:: Task to complete ::
Leave out every line before the one containing "# the make line", and repeat the rest of the material below exactly, that line included.

:: Stored data ::
What follows belongs to an exercise in optimizing a design on an open flow for small area, a short achievable clock period and few clock cycles per item; a production flow would make more cautious choices.
The RTL was checked by simulation tests, not by an equivalence proof against the original design.

## flow/design.v (module list and top-level ports; edited modules follow where they fit)
// module bc5_block_decoder: 1799 lines
// module sq24_csa: 564 lines
module bc5_block_decoder (
    input  wire         clk,
    input  wire         rst,
    input  wire         in_valid,
    output wire         in_ready,
    input  wire [63:0]  in_red,
    input  wire [63:0]  in_green,
    input  wire         in_normal,
    output wire         out_valid,
    input  wire         out_ready,
    output wire [383:0] out_rgb
);
  // ...
==> flow/run.sh <==
#!/bin/bash
# synth_recipe.tcl (not shown) runs the flow's synth.tcl, then flattens the netlist and writes it again
# the make line also repeats each setting of config.mk as NAME=value (left out here)
make -C /OpenROAD-flow-scripts/flow DESIGN_CONFIG=/design/flow/config.mk WORK_HOME=/design/flow/orfs CLKGATE_MAP_FILE= SYNTH_SCRIPT=/design/flow/synth_recipe.tcl finish
==> flow/config.mk <==
export PLATFORM = sky130hd
export DESIGN_NAME = bc5_block_decoder
export DESIGN_NICKNAME = bc5_block_decoder
export VERILOG_FILES = /design/flow/design.v
export SDC_FILE = /design/flow/constraint.sdc
export NUM_CORES = 4
export LEC_CHECK = 0
export ABC_AREA = 1
export CAP_MARGIN = 40
export CORE_MARGIN = 2
export CORE_UTILIZATION = 40
export SLEW_MARGIN = 60
==> flow/constraint.sdc <==
create_clock -name core_clock -period 16.0 [get_ports {clk}]
set_input_delay 3.2000 -clock core_clock [delete_from_list [all_inputs] [get_ports {clk}]]
set_output_delay 3.2000 -clock core_clock [all_outputs]
set_load 0.01 [all_outputs]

:: Solution for this task ::
# the make line also repeats each setting of config.mk as NAME=value (left out here)
make -C /OpenROAD-flow-scripts/flow DESIGN_CONFIG=/design/flow/config.mk WORK_HOME=/design/flow/orfs CLKGATE_MAP_FILE= SYNTH_SCRIPT=/design/flow/synth_recipe.tcl finish
==> flow/config.mk <==
export PLATFORM = sky130hd
export DESIGN_NAME = bc5_block_decoder
export DESIGN_NICKNAME = bc5_block_decoder
export VERILOG_FILES = /design/flow/design.v
export SDC_FILE = /design/flow/constraint.sdc
export NUM_CORES = 4
export LEC_CHECK = 0
export ABC_AREA = 1
export CAP_MARGIN = 40
export CORE_MARGIN = 2
export CORE_UTILIZATION = 40
export SLEW_MARGIN = 60
==> flow/constraint.sdc <==
create_clock -name core_clock -period 16.0 [get_ports {clk}]
set_input_delay 3.2000 -clock core_clock [delete_from_list [all_inputs] [get_ports {clk}]]
set_output_delay 3.2000 -clock core_clock [all_outputs]
set_load 0.01 [all_outputs]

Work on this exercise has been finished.